Assigned task — Please quote exactly the opening lines of the data, from the first line to the one where "cells past startpoint" appears.

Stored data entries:
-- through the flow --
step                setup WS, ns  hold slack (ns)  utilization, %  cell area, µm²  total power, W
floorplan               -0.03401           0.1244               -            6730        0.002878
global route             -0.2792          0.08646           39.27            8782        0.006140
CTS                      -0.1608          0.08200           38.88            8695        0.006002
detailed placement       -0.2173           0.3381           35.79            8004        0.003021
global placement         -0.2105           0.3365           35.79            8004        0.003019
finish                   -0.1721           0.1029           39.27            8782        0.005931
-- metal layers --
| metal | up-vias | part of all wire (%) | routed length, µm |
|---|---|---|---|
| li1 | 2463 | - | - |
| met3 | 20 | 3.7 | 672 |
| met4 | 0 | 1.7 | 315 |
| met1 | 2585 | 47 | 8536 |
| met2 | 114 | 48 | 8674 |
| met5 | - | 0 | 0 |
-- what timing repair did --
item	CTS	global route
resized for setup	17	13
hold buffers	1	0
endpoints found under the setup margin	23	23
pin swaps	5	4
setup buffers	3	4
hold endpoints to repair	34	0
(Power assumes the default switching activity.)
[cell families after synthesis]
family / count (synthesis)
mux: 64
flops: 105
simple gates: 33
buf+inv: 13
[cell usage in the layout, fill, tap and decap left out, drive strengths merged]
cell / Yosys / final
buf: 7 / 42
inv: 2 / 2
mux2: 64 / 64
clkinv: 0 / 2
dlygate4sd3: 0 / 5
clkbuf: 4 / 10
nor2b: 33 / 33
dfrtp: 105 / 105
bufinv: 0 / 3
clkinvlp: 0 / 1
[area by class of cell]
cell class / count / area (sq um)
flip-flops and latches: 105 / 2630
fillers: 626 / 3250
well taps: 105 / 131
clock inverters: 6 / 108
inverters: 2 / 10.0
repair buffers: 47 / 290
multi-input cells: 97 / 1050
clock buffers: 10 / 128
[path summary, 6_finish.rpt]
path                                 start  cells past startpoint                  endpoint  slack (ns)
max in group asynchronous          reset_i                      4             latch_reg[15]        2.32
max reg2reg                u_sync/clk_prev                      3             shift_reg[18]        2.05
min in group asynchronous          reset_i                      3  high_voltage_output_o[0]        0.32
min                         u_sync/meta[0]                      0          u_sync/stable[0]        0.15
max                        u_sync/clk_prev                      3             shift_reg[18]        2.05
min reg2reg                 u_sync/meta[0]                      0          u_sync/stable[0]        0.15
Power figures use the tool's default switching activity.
**src/sacs_defs.svh**
```systemverilog
`ifndef SACS_DEFS_SVH
`define SACS_DEFS_SVH
`define SACS_OFS_SC 4'h0
`define SACS_OFS_RH 4'h4
`define SACS_OFS_RL 4'h8
`define SACS_OFS_CLK 4'hc
`define SACS_SC_CONVERSION_COMPLETE_FLAG 7
`define SACS_SC_INTERRUPT_ENABLE_BIT 6
`define SACS_SC_CONT 5
`define SACS_SC_CH_HI 4
`define SACS_SC_CH_LO 0
`define SACS_CH_OFF 5'h1f
`define SACS_CLK_LPC 7
`define SACS_CLK_DIV_HI 6
`define SACS_CLK_DIV_LO 5
`define SACS_CLK_ICLK 4
`define SACS_CLK_MODE_HI 3
`define SACS_CLK_MODE_LO 2
`define SACS_CLK_LSMP 1
`define SACS_CLK_ACLK 0
`define SACS_RST_CH 5'h1f
`define SACS_RST_CLK 8'h00
`define SACS_MODE_8 2'h0
`define SACS_MODE_10 2'h1
`define SACS_SHORT_HALF 7
`define SACS_LONG_HALF 47
`define SACS_SAR_TOP 4'ha
`endif

```
**src/sacs_pkg.sv**
```systemverilog
package sacs_pkg;
   typedef enum logic [2:0] {
      SACS_IDLE = 3'b001,
      SACS_SAMPLE = 3'b010,
      SACS_CONV = 3'b100
   } sacs_state_t;
   typedef logic [1:0] sacs_mode_t;
   typedef logic [10:0] sacs_sar_t;
endpackage : sacs_pkg

```
**src/sacs_top.sv**
```systemverilog
`timescale 1ns/1ps
`include "sacs_defs.svh"
// Behaviour
// RULE_01 - Status/control write aborts conversion, starts new one unless channel is all ones.
// RULE_02 - Complete flag sets at conversion end; clears on control write or low read.
// RULE_03 - Enabled interrupt rises at conversion end; drops on result read or control write.
// RULE_04 - Continuous bit with valid channel converts repeatedly, updating results each time.
// RULE_05 - Continuous mode stops on reset, stop entry, clock register write, control write.
// RULE_06 - After stop-entry halt, only a status/control write restarts conversions.
// RULE_07 - Continuous bit clear: each valid control write triggers exactly one conversion.
// RULE_08 - Five-bit channel; all ones powers off, isolates input, no extra conversion.
// RULE_09 - Converter drops to low power whenever conversion ends with nothing pending.
// RULE_10 - Unused or reserved channel codes give an undefined result.
// RULE_11 - In 10-bit mode a high read blocks result transfers until low read.
// RULE_12 - Conversions finishing while blocked are discarded, not stored.
// RULE_13 - In 8-bit mode high and low results have no interlock.
// RULE_14 - High result bits carrying no result read as zero.
// RULE_15 - Divider field divides input clock by 1, 2, 4 or 8.
// RULE_16 - Async enable clear: select bit picks bus clock at 1, alternate at 0.
// RULE_17 - Resolution field 00 is 8-bit, 01 is 10-bit, others reserved; reset 8-bit.
// RULE_18 - Long sample bit gives 23.5 converter cycles sampling, else 3.5; code samples until the 24th or 4th converter tick.
// RULE_19 - Async enable uses async clock, runs it only converting, survives stop mode.
// RULE_20 - Low power bit selects reduced power configuration, clear selects high speed.
// RULE_21 - Approximation result is rounded to the selected 8 or 10 bit width.
// RULE_22 - Software keeps bus clock fast enough relative to converter clock.
// RULE_23 - Complete flag sets at every conversion end regardless of interrupt enable.
// RULE_24 - Stop entry without async clock aborts, powers down, keeps last results.
// RULE_25 - 10-bit mode puts two top bits in high register, eight in low.
module sacs_top (
   input wire logic clk_i,
   input wire logic rst_i,
   input wire logic cyc_i,
   input wire logic stb_i,
   input wire logic we_i,
   input wire logic [3:0] adr_i,
   input wire logic [3:0] sel_i,
   input wire logic [31:0] dat_i,
   output logic [31:0] dat_o,
   output logic ack_o,
   output logic irq_o,
   input wire logic stop_mode_i,
   input wire logic alt_clk_i,
   input wire logic async_clk_i,
   input wire logic comp_i,
   output logic conv_on_o,
   output logic sample_o,
   output logic input_isolate_o,
   output logic low_power_o,
   output logic async_clk_req_o,
   output logic [4:0] channel_o,
   output sacs_pkg::sacs_sar_t dac_trial_o
);
   import sacs_pkg::*;

   localparam logic [4:0] SHORT_TICKS = 5'((`SACS_SHORT_HALF + 1) / 2);
   localparam logic [4:0] LONG_TICKS = 5'((`SACS_LONG_HALF + 1) / 2);

   sacs_state_t state_q;
   logic ack_q;
   logic [31:0] dat_q;
   logic [4:0] ch_q;
   logic interrupt_enable_bit_q, cont_q, conversion_complete_flag_q, irq_q, lock_q, stop_q;
   logic lpc_q, iclk_q, lsmp_q, aclk_q;
   logic [1:0] div_q;
   sacs_mode_t mode_q;
   logic [7:0] res_hi_q, res_lo_q;
   logic [2:0] alt_s_q, asy_s_q;
   logic [2:0] div_cnt_q;
   logic [4:0] smp_q;
   sacs_sar_t sar_q;
   logic [3:0] bit_q;

   logic acc, wr, rd, sc_wr, clk_wr, rdh, rdl;
   logic start, stop_evt, abort, done, mode10;
   logic tick_in, converter_clock_tick, smp_end;
   logic [2:0] div_m1;
   logic [4:0] smp_last;
   sacs_sar_t sar_fin;
   logic [9:0] r10;
   logic [7:0] r8;

   // Round to width: add the bit below the LSB, saturate at full scale
   function automatic logic [9:0] round10(input sacs_sar_t v);
      logic [10:0] s;
      s = {1'b0, v[10:1]} + {10'h000, v[0]};
      round10 = s[10] ? 10'h3ff : s[9:0];
   endfunction : round10

   function automatic logic [7:0] round8(input sacs_sar_t v);
      logic [8:0] s;
      s = {1'b0, v[10:3]} + {8'h00, v[2]};
      round8 = s[8] ? 8'hff : s[7:0];
   endfunction : round8

   assign acc = cyc_i & stb_i & ~ack_q;
   assign wr = acc & we_i & sel_i[0];
   assign rd = acc & ~we_i;
   assign sc_wr = wr & (adr_i == `SACS_OFS_SC);
   assign clk_wr = wr & (adr_i == `SACS_OFS_CLK);
   assign rdh = rd & (adr_i == `SACS_OFS_RH);
   assign rdl = rd & (adr_i == `SACS_OFS_RL);
   // RULE_01 RULE_07 start on write
   assign start = sc_wr & (dat_i[`SACS_SC_CH_HI:`SACS_SC_CH_LO] != `SACS_CH_OFF);
   // RULE_24 stop entry abort
   assign stop_evt = stop_mode_i & ~stop_q & ~aclk_q;
   assign abort = sc_wr | stop_evt;
   // RULE_17 only 01 means 10-bit
   assign mode10 = (mode_q == `SACS_MODE_10);

   // Bus slave: one wait state, any address answered, unmapped reads zero
   always_ff @(posedge clk_i) begin
      if (rst_i) begin
         ack_q <= 1'b0;
      end else begin
         ack_q <= acc;
      end
   end

   always_ff @(posedge clk_i) begin
      if (rst_i) begin
         dat_q <= 32'h0000_0000;
      end else if (rd) begin
         case (adr_i)
            `SACS_OFS_SC: dat_q <= {24'h000000, conversion_complete_flag_q, interrupt_enable_bit_q, cont_q, ch_q};
            // RULE_14 unused high bits zero
            `SACS_OFS_RH: dat_q <= {24'h000000, res_hi_q};
            `SACS_OFS_RL: dat_q <= {24'h000000, res_lo_q};
            `SACS_OFS_CLK: dat_q <= {24'h000000, lpc_q, div_q, iclk_q, mode_q, lsmp_q, aclk_q};
            default: dat_q <= 32'h0000_0000;
         endcase
      end
   end

   assign ack_o = ack_q;
   assign dat_o = dat_q;

   always_ff @(posedge clk_i) begin
      if (rst_i) begin
         ch_q <= `SACS_RST_CH;
         interrupt_enable_bit_q <= 1'b0;
      end else if (sc_wr) begin
         ch_q <= dat_i[`SACS_SC_CH_HI:`SACS_SC_CH_LO];
         interrupt_enable_bit_q <= dat_i[`SACS_SC_INTERRUPT_ENABLE_BIT];
      end
   end

   always_ff @(posedge clk_i) begin
      if (rst_i) begin
         {lpc_q, div_q, iclk_q, mode_q, lsmp_q, aclk_q} <= `SACS_RST_CLK;
      end else if (clk_wr) begin
         lpc_q <= dat_i[`SACS_CLK_LPC];
         div_q <= dat_i[`SACS_CLK_DIV_HI:`SACS_CLK_DIV_LO];
         iclk_q <= dat_i[`SACS_CLK_ICLK];
         mode_q <= dat_i[`SACS_CLK_MODE_HI:`SACS_CLK_MODE_LO];
         lsmp_q <= dat_i[`SACS_CLK_LSMP];
         aclk_q <= dat_i[`SACS_CLK_ACLK];
      end
   end

   // Stop request comes from the system on this clock; only its entry matters
   always_ff @(posedge clk_i) begin
      if (rst_i) begin
         stop_q <= 1'b0;
      end else begin
         stop_q <= stop_mode_i;
      end
   end

   // Continuous mode flag
   always_ff @(posedge clk_i) begin
      if (rst_i) begin
         cont_q <= 1'b0;
      end else if (stop_evt) begin
         // RULE_05 RULE_06 halt until control write
         cont_q <= 1'b0;
      end else if (sc_wr) begin
         // RULE_08 all ones ends continuous mode
         cont_q <= dat_i[`SACS_SC_CONT] & start;
      end else if (clk_wr) begin
         // RULE_05 clock write stops repeat
         cont_q <= 1'b0;
      end
   end

   // Clock pins are asynchronous: two flops, then edge detect on later stages
   always_ff @(posedge clk_i) begin
      if (rst_i) begin
         alt_s_q <= 3'h0;
         asy_s_q <= 3'h0;
      end else begin
         alt_s_q <= {alt_s_q[1:0], alt_clk_i};
         asy_s_q <= {asy_s_q[1:0], async_clk_i};
      end
   end

   // RULE_16 RULE_19 divider input select
   assign tick_in = aclk_q ? (asy_s_q[1] & ~asy_s_q[2]) :
                    (iclk_q ? 1'b1 : (alt_s_q[1] & ~alt_s_q[2]));

   // RULE_15 divide by 1 2 4 8
   assign div_m1 = 3'((4'h1 << div_q) - 4'h1);
   assign converter_clock_tick = tick_in & (div_cnt_q == div_m1) & (state_q != SACS_IDLE);

   always_ff @(posedge clk_i) begin
      if (rst_i || state_q == SACS_IDLE || abort) begin
         div_cnt_q <= 3'h0;
      end else if (tick_in) begin
         div_cnt_q <= (div_cnt_q == div_m1) ? 3'h0 : div_cnt_q + 3'h1;
      end
   end

   // RULE_18 sampling length
   // Half cycles cannot be made from a tick, so sampling ends on the next whole tick
   assign smp_last = (lsmp_q ? LONG_TICKS : SHORT_TICKS) - 5'h1;
   assign smp_end = (state_q == SACS_SAMPLE) & converter_clock_tick & (smp_q == smp_last);
   assign done = (state_q == SACS_CONV) & converter_clock_tick & (bit_q == 4'h0) & ~abort;

   always_ff @(posedge clk_i) begin
      if (rst_i || state_q != SACS_SAMPLE || abort) begin
         smp_q <= 5'h00;
      end else if (converter_clock_tick) begin
         smp_q <= smp_q + 5'h1;
      end
   end

   // Conversion sequence
   always_ff @(posedge clk_i) begin
      if (rst_i) begin
         state_q <= SACS_IDLE;
      end else if (stop_evt) begin
         // RULE_24 abort into low power
         state_q <= SACS_IDLE;
      end else if (sc_wr) begin
         // RULE_01 abort and restart
         state_q <= start ? SACS_SAMPLE : SACS_IDLE;
      end else begin
         case (state_q)
            SACS_IDLE: state_q <= SACS_IDLE;
            SACS_SAMPLE: begin
               if (smp_end) begin
                  state_q <= SACS_CONV;
               end
            end
            SACS_CONV: begin
               if (done) begin
                  // RULE_04 RULE_09 repeat or power down
                  state_q <= cont_q ? SACS_SAMPLE : SACS_IDLE;
               end
            end
            default: state_q <= SACS_IDLE;
         endcase
      end
   end

   // Successive approximation, one decision per converter tick
   always_ff @(posedge clk_i) begin
      if (rst_i) begin
         sar_q <= 11'h000;
         bit_q <= 4'h0;
      end else if (smp_end && !abort) begin
         sar_q <= 11'h400;
         bit_q <= `SACS_SAR_TOP;
      end else if (state_q == SACS_CONV && converter_clock_tick) begin
         if (!comp_i) begin
            sar_q[bit_q] <= 1'b0;
         end
         if (bit_q != 4'h0) begin
            sar_q[bit_q - 4'h1] <= 1'b1;
            bit_q <= bit_q - 4'h1;
         end
      end
   end

   // RULE_21 rounded to mode width
   assign sar_fin = comp_i ? sar_q : (sar_q & 11'h7fe);
   assign r10 = round10(sar_fin);
   assign r8 = round8(sar_fin);

   // RULE_11 RULE_13 read interlock
   always_ff @(posedge clk_i) begin
      if (rst_i || !mode10 || rdl) begin
         lock_q <= 1'b0;
      end else if (rdh) begin
         lock_q <= 1'b1;
      end
   end

   // RULE_10 unused channels store whatever the array returns
   always_ff @(posedge clk_i) begin
      if (rst_i) begin
         res_hi_q <= 8'h00;
         res_lo_q <= 8'h00;
      end else if (done && !lock_q) begin
         // RULE_12 RULE_25 store unless blocked
         if (mode10) begin
            res_hi_q <= {6'h00, r10[9:8]};
            res_lo_q <= r10[7:0];
         end else begin
            res_hi_q <= 8'h00;
            res_lo_q <= r8;
         end
      end
   end

   // RULE_02 RULE_23 complete flag, set wins
   always_ff @(posedge clk_i) begin
      if (rst_i) begin
         conversion_complete_flag_q <= 1'b0;
      end else if (done) begin
         conversion_complete_flag_q <= 1'b1;
      end else if (sc_wr || rdl) begin
         conversion_complete_flag_q <= 1'b0;
      end
   end

   // RULE_03 interrupt, set wins
   always_ff @(posedge clk_i) begin
      if (rst_i) begin
         irq_q <= 1'b0;
      end else if (done && interrupt_enable_bit_q) begin
         irq_q <= 1'b1;
      end else if (sc_wr || rdh || rdl) begin
         irq_q <= 1'b0;
      end
   end

   assign irq_o = irq_q;
   // RULE_08 RULE_09 power and isolation
   assign conv_on_o = ~state_q[0];
   assign sample_o = state_q[1];
   assign input_isolate_o = (ch_q == `SACS_CH_OFF);
   assign channel_o = ch_q;
   // RULE_20 power configuration
   assign low_power_o = lpc_q;
   // RULE_19 generator only while converting
   assign async_clk_req_o = aclk_q & ~state_q[0];
   assign dac_trial_o = sar_q;

   property p_start;
      @(posedge clk_i) disable iff (rst_i) start && !stop_evt |=> state_q == SACS_SAMPLE;
   endproperty
   a_start: assert property (p_start) else $error("write did not start"); // RULE_01

   property p_conversion_complete_flag;
      @(posedge clk_i) disable iff (rst_i) done |=> conversion_complete_flag_q;
   endproperty
   a_conversion_complete_flag: assert property (p_conversion_complete_flag) else $error("complete flag not set"); // RULE_23

   property p_conversion_complete_flag_clr;
      @(posedge clk_i) disable iff (rst_i) rdl && !done |=> !conversion_complete_flag_q;
   endproperty
   a_conversion_complete_flag_clr: assert property (p_conversion_complete_flag_clr) else $error("complete flag not cleared"); // RULE_02

   property p_irq;
      @(posedge clk_i) disable iff (rst_i) done && interrupt_enable_bit_q |=> irq_o ##1 (irq_o || $past(sc_wr || rdh || rdl));
   endproperty
   a_irq: assert property (p_irq) else $error("interrupt missing"); // RULE_03

   property p_cont;
      @(posedge clk_i) disable iff (rst_i) done && cont_q |=> state_q == SACS_SAMPLE;
   endproperty
   a_cont: assert property (p_cont) else $error("continuous repeat missing"); // RULE_04

   property p_single;
      @(posedge clk_i) disable iff (rst_i) done && !cont_q |=> conv_on_o == 1'b0;
   endproperty
   a_single: assert property (p_single) else $error("not idle after single"); // RULE_09

   property p_clkwr;
      @(posedge clk_i) disable iff (rst_i) clk_wr && !sc_wr |=> !cont_q;
   endproperty
   a_clkwr: assert property (p_clkwr) else $error("clock write kept continuous"); // RULE_05

   property p_off;
      @(posedge clk_i) disable iff (rst_i) sc_wr && !start |=> !conv_on_o && input_isolate_o && !cont_q;
   endproperty
   a_off: assert property (p_off) else $error("off code still converting"); // RULE_08

   property p_lock;
      @(posedge clk_i) disable iff (rst_i) done && lock_q |=> $stable(res_lo_q) && $stable(res_hi_q);
   endproperty
   a_lock: assert property (p_lock) else $error("blocked result stored"); // RULE_12

   property p_hi_zero;
      @(posedge clk_i) disable iff (rst_i) done && !lock_q |=> res_hi_q[7:2] == 6'h00;
   endproperty
   a_hi_zero: assert property (p_hi_zero) else $error("high bits not zero"); // RULE_14

   property p_stop;
      @(posedge clk_i) disable iff (rst_i) stop_evt |=> !conv_on_o && $stable(res_lo_q) && !cont_q;
   endproperty
   a_stop: assert property (p_stop) else $error("stop did not abort"); // RULE_24
endmodule : sacs_top

```
### src/core/dmb_addr_gen.sv
// Combinational address former and window check for one data access
`timescale 1ns/10ps
module dmb_addr_gen (
    input  wire logic              i_emb,
    input  wire logic [3:0]        i_smb,
    input  wire dmb_pkg::dmb_mode_t i_mode,
    input  wire logic              i_byte,
    input  wire logic [7:0]        i_da,
    input  wire logic [9:0]        i_memb,
    input  wire logic [1:0]        i_bit_idx,
    input  wire logic [3:0]        i_reg_h,
    input  wire logic [3:0]        i_reg_l,
    input  wire logic [3:0]        i_reg_w,
    input  wire logic [3:0]        i_reg_x,
    input  wire logic [7:0]        i_sp,
    output logic      [11:0]       o_addr,
    output logic      [1:0]        o_bit,
    output logic                   o_ok
);

    logic [7:0] low;
    logic [3:0] bank;

    // Address and permission per mode
    always_comb begin
        low  = i_da;
        bank = dmb_pkg::BANK0;
        o_bit = i_bit_idx;
        o_ok  = 1'b1;
        case (i_mode)
            dmb_pkg::MODE_DIRECT: begin
                low = i_da;
                if (i_emb) begin
                    bank = i_smb;
                    o_ok = (i_smb != dmb_pkg::BANK15) || (i_da >= dmb_pkg::DIRECT_SPLIT);
                end else begin
                    // split between bank 0 and 15
                    bank = (i_da < dmb_pkg::DIRECT_SPLIT) ? dmb_pkg::BANK0 : dmb_pkg::BANK15;
                end
            end
            dmb_pkg::MODE_IND_HL: begin
                low = {i_reg_h, i_reg_l};
                if (i_emb) begin
                    bank = i_smb;
                    o_ok = (i_smb != dmb_pkg::BANK15) || (low >= dmb_pkg::DIRECT_SPLIT);
                end else begin
                    bank = dmb_pkg::BANK0;
                end
            end
            dmb_pkg::MODE_IND_WX: begin
                low  = {i_reg_w, i_reg_x};
                bank = dmb_pkg::BANK0;
            end
            dmb_pkg::MODE_IND_WL: begin
                low  = {i_reg_w, i_reg_l};
                bank = dmb_pkg::BANK0;
            end
            dmb_pkg::MODE_IND_SP: begin
                low  = i_sp;
                bank = dmb_pkg::BANK0;
            end
            dmb_pkg::MODE_BIT_MEMA: begin
                low  = i_da;
                bank = dmb_pkg::BANK15;
                o_ok = (i_da[7:4] == dmb_pkg::MEMA_NIB_A) || (i_da[7:4] == dmb_pkg::MEMA_NIB_B);
            end
            dmb_pkg::MODE_BIT_MEMB_L: begin
                // nibble from memb and L high bits
                {bank, low} = {i_memb, i_reg_l[3:2]};
                o_bit = i_reg_l[1:0];
                o_ok  = ({i_memb, i_reg_l[3:2]} >= dmb_pkg::MEMB_BASE);
            end
            dmb_pkg::MODE_BIT_H_DA: begin
                low = {i_reg_h, i_da[3:0]};
                if (i_emb) begin
                    bank = i_smb;
                    o_ok = (i_smb != dmb_pkg::BANK15) || (low >= dmb_pkg::DIRECT_SPLIT);
                end else begin
                    bank = dmb_pkg::BANK0;
                end
            end
            default: begin
                o_ok = 1'b0;
            end
        endcase
        // byte accesses pair on an even nibble
        if (i_byte) begin
            low[0] = 1'b0;
        end
        o_addr = {bank, low};
    end

endmodule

Written answer —
-- through the flow --
step                setup WS, ns  hold slack (ns)  utilization, %  cell area, µm²  total power, W
floorplan               -0.03401           0.1244               -            6730        0.002878
global route             -0.2792          0.08646           39.27            8782        0.006140
CTS                      -0.1608          0.08200           38.88            8695        0.006002
detailed placement       -0.2173           0.3381           35.79            8004        0.003021
global placement         -0.2105           0.3365           35.79            8004        0.003019
finish                   -0.1721           0.1029           39.27            8782        0.005931
-- metal layers --
| metal | up-vias | part of all wire (%) | routed length, µm |
|---|---|---|---|
| li1 | 2463 | - | - |
| met3 | 20 | 3.7 | 672 |
| met4 | 0 | 1.7 | 315 |
| met1 | 2585 | 47 | 8536 |
| met2 | 114 | 48 | 8674 |
| met5 | - | 0 | 0 |
-- what timing repair did --
item	CTS	global route
resized for setup	17	13
hold buffers	1	0
endpoints found under the setup margin	23	23
pin swaps	5	4
setup buffers	3	4
hold endpoints to repair	34	0
(Power assumes the default switching activity.)
[cell families after synthesis]
family / count (synthesis)
mux: 64
flops: 105
simple gates: 33
buf+inv: 13
[cell usage in the layout, fill, tap and decap left out, drive strengths merged]
cell / Yosys / final
buf: 7 / 42
inv: 2 / 2
mux2: 64 / 64
clkinv: 0 / 2
dlygate4sd3: 0 / 5
clkbuf: 4 / 10
nor2b: 33 / 33
dfrtp: 105 / 105
bufinv: 0 / 3
clkinvlp: 0 / 1
[area by class of cell]
cell class / count / area (sq um)
flip-flops and latches: 105 / 2630
fillers: 626 / 3250
well taps: 105 / 131
clock inverters: 6 / 108
inverters: 2 / 10.0
repair buffers: 47 / 290
multi-input cells: 97 / 1050
clock buffers: 10 / 128
[path summary, 6_finish.rpt]
path                                 start  cells past startpoint                  endpoint  slack (ns)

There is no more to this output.